> _WHAT IS BEING ASKED_
Copy out every line of the records where the string "combinational" occurs.

::: DATA SHOWN :::

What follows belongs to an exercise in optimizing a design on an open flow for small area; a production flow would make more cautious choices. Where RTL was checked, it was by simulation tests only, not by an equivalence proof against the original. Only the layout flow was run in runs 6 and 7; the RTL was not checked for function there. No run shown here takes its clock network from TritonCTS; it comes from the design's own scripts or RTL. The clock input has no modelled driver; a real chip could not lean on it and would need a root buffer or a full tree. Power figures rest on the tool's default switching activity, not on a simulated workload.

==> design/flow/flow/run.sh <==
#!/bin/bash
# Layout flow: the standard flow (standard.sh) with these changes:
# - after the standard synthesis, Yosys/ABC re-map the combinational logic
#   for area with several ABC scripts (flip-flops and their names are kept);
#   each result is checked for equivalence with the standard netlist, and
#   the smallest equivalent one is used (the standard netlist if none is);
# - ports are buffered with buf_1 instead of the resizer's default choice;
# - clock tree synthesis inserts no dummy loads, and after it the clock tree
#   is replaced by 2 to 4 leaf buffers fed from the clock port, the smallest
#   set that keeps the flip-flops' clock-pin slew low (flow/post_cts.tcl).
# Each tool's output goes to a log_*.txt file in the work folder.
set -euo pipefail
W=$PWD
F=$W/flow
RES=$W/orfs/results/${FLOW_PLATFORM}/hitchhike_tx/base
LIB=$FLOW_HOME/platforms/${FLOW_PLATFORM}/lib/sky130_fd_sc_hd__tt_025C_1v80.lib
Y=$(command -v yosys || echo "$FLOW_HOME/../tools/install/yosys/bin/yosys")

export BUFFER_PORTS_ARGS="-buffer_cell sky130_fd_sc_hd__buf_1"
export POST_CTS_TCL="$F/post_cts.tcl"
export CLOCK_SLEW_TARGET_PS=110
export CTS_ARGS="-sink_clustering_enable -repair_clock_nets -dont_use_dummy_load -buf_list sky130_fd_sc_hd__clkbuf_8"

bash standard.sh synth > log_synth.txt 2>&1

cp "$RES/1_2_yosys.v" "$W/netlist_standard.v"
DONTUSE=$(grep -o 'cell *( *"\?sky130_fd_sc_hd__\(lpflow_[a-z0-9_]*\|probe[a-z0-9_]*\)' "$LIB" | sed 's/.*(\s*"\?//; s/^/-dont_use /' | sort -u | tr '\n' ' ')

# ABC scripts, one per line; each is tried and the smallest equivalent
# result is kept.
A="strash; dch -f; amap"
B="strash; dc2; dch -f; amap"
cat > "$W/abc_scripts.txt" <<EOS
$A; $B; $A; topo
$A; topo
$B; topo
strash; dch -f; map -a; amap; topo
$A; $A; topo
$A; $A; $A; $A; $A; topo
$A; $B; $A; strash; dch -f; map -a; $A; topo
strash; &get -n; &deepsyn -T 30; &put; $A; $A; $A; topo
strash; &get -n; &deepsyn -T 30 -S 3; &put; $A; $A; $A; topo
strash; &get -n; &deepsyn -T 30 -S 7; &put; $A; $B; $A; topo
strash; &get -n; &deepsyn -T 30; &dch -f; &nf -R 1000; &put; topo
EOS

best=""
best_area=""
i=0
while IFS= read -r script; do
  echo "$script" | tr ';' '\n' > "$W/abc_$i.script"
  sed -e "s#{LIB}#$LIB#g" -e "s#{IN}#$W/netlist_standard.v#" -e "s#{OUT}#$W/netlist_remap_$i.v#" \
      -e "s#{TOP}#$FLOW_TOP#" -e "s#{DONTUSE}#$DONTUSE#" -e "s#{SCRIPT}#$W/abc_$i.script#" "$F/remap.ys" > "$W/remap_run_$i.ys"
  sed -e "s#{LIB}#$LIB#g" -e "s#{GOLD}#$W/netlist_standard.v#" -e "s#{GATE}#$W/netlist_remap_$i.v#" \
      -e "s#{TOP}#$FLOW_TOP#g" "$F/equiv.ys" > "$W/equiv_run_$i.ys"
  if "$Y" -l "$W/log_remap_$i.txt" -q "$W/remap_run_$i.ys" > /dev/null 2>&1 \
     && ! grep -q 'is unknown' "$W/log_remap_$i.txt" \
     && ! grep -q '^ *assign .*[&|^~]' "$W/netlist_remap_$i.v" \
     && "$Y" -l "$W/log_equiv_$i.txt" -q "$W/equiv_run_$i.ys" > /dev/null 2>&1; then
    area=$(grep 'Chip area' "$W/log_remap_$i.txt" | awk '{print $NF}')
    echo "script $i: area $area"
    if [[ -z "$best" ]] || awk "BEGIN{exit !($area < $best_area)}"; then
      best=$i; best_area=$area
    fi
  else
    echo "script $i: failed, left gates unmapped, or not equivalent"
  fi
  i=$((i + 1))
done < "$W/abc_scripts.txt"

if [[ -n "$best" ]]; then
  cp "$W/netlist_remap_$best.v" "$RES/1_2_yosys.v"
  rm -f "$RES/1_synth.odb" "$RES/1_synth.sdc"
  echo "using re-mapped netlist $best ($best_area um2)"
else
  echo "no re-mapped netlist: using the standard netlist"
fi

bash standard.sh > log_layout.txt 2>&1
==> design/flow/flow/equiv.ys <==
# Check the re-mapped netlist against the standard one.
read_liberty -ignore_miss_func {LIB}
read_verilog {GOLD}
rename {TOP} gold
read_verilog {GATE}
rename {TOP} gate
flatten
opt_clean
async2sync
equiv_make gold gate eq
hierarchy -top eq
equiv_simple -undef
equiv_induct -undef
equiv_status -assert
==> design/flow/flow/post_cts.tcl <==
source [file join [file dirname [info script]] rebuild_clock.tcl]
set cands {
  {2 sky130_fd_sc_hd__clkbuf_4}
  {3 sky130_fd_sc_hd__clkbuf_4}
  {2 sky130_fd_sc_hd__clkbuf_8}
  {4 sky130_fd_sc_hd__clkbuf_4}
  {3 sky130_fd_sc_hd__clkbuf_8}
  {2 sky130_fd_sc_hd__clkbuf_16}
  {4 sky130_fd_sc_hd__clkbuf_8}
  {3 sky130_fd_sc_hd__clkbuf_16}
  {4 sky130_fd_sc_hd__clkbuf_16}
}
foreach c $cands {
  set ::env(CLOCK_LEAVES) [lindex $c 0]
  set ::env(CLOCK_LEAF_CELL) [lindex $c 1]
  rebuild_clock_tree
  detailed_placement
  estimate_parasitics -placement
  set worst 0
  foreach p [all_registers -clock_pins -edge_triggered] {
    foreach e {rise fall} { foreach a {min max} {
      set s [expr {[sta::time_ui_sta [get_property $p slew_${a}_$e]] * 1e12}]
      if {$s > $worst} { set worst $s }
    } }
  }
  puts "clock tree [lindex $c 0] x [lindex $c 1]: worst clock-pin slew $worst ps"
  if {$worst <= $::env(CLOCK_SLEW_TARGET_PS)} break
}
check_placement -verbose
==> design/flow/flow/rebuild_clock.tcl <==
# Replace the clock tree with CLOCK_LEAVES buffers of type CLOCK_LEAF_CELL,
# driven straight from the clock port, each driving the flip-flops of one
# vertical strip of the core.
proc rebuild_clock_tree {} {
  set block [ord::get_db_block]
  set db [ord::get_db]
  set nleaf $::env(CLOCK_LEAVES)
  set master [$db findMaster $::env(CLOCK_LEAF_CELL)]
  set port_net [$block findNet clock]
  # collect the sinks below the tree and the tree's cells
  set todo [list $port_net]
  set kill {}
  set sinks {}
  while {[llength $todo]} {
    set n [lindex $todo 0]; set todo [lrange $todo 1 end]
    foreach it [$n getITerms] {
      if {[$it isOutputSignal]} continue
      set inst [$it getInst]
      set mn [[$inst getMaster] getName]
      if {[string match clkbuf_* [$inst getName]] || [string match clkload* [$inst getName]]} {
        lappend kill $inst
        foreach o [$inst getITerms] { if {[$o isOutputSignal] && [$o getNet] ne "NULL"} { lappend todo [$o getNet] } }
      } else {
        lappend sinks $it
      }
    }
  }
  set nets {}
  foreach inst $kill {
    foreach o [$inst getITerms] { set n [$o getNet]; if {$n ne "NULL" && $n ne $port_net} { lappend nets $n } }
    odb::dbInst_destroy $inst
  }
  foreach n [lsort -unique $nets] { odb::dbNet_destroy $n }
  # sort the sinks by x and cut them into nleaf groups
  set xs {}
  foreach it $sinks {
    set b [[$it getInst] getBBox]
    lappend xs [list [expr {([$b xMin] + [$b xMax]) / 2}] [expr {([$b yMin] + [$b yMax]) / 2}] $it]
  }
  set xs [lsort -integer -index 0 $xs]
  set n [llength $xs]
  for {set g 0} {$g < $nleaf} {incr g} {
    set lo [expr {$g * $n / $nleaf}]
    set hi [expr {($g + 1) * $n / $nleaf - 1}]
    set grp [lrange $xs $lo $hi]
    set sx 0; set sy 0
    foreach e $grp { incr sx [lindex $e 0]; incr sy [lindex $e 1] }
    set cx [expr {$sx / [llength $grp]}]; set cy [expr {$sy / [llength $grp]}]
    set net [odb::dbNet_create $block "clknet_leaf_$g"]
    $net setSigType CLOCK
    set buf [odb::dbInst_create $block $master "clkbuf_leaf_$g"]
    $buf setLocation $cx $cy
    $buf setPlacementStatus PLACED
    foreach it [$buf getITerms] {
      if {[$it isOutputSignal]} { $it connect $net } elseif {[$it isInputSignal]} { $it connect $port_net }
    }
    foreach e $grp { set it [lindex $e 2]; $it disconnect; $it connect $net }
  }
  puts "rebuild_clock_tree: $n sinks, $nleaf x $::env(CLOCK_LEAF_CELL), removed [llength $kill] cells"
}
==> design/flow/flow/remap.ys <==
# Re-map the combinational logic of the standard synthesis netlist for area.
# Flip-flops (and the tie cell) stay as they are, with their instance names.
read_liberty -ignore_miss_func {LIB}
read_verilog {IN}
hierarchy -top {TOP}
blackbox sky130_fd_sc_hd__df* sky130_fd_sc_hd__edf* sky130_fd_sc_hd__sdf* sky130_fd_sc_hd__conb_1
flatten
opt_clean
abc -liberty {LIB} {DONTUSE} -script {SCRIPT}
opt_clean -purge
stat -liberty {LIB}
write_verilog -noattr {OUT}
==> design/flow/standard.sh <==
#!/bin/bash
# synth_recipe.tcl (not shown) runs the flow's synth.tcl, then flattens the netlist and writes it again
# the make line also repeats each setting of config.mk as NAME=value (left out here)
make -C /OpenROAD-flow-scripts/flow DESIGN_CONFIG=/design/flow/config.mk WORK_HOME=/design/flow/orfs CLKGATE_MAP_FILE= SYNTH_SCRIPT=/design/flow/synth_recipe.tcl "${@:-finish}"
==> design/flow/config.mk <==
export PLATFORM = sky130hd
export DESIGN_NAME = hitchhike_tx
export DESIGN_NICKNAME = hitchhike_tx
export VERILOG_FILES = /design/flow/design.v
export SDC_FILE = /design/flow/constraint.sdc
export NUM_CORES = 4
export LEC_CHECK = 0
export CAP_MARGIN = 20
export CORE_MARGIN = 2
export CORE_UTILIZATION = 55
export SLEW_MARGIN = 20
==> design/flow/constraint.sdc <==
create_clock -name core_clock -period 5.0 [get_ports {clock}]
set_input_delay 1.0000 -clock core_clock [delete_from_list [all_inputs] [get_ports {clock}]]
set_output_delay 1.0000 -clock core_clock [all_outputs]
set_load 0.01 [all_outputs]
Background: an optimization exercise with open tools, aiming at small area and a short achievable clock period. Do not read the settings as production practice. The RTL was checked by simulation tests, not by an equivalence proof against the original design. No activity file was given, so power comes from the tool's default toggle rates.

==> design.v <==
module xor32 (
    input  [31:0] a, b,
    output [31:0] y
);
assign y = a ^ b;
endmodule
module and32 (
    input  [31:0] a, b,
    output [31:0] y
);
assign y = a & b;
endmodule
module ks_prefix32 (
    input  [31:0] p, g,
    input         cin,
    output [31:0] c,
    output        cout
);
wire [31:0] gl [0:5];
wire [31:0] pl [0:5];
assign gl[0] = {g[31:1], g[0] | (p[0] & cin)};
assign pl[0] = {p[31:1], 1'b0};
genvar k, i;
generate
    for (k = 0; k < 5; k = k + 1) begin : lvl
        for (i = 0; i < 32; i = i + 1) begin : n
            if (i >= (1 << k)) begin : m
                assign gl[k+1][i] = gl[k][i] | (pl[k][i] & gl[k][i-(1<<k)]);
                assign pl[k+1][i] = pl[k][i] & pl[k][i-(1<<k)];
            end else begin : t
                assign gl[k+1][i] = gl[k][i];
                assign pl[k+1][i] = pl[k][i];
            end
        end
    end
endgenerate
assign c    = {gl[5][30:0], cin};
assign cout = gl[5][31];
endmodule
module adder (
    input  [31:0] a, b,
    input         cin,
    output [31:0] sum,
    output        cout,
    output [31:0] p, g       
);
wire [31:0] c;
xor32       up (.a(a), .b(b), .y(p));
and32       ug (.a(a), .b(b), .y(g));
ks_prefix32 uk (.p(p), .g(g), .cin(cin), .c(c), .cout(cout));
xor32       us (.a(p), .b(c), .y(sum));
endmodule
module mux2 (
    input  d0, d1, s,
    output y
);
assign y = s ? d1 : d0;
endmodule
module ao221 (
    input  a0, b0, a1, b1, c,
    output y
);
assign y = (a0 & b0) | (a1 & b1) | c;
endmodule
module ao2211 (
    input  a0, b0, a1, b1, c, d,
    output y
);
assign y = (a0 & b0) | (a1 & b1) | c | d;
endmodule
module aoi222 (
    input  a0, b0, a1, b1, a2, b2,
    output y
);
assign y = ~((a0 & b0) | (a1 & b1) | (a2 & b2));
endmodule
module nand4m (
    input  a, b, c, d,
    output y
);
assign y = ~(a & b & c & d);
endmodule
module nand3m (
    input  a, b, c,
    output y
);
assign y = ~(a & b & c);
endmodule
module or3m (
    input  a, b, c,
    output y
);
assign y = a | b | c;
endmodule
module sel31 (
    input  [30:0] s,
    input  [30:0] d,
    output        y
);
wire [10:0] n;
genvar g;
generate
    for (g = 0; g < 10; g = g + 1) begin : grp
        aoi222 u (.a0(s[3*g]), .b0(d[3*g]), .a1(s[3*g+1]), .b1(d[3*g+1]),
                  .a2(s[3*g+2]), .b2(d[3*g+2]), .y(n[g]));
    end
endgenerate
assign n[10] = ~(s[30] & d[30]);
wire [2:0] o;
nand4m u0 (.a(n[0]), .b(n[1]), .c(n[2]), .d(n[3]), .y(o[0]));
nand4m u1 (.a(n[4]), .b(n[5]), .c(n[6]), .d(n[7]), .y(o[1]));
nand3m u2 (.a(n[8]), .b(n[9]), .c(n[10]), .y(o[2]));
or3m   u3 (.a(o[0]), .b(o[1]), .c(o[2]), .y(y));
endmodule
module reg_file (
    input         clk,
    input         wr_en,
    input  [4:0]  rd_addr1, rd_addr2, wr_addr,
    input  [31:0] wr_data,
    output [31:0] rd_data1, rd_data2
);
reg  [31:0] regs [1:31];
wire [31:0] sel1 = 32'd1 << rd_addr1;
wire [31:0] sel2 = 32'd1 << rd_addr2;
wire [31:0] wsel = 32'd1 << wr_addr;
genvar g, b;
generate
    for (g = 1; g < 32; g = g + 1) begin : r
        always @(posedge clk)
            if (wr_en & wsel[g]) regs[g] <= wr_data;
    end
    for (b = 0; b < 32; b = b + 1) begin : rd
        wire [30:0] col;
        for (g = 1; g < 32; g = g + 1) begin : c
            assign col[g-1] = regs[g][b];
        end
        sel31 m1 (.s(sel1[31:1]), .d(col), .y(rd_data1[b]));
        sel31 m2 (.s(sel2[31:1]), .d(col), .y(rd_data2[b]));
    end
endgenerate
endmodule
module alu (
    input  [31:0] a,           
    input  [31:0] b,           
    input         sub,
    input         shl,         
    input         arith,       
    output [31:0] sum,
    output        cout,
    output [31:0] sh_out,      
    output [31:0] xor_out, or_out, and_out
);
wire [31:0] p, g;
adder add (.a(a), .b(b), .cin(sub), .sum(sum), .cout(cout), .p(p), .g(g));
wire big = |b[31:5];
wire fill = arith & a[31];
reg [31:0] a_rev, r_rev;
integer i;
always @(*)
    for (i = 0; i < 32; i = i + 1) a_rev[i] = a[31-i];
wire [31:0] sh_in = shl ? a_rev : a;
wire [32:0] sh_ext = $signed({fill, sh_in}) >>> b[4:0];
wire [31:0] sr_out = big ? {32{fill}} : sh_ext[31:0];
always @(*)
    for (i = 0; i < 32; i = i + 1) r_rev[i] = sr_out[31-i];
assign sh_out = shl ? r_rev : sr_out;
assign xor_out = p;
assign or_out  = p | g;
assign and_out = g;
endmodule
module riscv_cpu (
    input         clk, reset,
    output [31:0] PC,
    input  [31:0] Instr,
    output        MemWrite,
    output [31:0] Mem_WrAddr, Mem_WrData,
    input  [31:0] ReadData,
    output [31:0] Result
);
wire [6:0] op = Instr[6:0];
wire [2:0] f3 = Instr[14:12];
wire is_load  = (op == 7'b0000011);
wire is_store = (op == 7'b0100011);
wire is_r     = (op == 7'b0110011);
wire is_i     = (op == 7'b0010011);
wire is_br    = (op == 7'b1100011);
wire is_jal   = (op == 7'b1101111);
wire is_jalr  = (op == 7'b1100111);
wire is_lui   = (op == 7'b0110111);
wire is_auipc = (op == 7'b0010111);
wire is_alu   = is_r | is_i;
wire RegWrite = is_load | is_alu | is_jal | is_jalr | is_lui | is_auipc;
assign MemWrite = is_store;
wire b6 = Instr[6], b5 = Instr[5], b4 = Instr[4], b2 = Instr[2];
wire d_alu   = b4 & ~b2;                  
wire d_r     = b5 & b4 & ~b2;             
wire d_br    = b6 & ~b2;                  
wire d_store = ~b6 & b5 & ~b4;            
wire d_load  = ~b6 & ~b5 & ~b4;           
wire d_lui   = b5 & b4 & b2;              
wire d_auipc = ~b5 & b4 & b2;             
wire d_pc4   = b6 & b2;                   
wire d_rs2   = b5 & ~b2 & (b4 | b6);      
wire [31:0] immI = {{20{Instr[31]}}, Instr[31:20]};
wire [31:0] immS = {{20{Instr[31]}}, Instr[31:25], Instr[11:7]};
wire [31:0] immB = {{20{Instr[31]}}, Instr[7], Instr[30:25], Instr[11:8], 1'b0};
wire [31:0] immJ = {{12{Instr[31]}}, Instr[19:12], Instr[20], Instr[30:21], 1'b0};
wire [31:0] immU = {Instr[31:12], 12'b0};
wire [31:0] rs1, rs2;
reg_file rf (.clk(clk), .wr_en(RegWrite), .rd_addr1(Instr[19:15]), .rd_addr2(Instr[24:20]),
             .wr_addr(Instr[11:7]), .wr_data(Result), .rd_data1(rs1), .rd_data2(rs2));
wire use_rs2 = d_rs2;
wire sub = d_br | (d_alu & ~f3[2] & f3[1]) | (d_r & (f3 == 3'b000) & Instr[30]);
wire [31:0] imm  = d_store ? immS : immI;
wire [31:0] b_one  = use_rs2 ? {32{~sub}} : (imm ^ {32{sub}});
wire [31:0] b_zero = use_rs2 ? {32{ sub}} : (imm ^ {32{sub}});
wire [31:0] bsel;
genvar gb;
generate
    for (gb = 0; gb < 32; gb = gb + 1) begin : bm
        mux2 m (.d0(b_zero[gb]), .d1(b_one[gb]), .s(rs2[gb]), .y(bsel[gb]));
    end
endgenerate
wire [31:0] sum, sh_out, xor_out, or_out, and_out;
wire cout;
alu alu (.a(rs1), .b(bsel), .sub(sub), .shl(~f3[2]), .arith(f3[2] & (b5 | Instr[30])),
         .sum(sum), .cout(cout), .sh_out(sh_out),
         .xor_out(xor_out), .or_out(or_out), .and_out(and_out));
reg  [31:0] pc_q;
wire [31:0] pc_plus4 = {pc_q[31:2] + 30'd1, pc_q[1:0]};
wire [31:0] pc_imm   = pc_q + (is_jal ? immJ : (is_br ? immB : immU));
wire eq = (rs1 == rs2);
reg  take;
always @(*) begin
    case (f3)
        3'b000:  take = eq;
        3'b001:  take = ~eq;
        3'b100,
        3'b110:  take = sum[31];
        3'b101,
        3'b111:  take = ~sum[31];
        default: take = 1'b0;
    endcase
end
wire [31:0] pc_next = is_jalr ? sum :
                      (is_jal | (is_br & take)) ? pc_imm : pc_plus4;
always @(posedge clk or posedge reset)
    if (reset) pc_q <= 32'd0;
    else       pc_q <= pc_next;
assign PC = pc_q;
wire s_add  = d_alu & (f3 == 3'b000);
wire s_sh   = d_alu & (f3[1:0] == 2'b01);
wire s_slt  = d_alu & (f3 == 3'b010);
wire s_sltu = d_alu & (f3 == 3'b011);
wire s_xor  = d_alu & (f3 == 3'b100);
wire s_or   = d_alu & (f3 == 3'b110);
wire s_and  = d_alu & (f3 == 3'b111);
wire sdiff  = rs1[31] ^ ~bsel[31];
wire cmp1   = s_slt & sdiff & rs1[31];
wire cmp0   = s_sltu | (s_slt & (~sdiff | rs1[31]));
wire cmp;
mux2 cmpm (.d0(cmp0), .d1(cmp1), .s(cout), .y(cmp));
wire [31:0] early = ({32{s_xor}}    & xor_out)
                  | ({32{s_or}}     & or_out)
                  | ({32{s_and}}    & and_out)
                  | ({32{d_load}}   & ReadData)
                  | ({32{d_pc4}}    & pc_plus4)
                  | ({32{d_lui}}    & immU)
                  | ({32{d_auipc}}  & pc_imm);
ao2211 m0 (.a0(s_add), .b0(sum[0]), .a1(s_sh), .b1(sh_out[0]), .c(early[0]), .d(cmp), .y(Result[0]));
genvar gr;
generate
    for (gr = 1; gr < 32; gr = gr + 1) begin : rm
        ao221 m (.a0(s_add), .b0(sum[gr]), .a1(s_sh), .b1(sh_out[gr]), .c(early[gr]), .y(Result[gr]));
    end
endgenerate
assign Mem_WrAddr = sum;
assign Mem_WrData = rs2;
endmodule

:::

> _ANSWER AREA_
# - after the standard synthesis, Yosys/ABC re-map the combinational logic
# Re-map the combinational logic of the standard synthesis netlist for area.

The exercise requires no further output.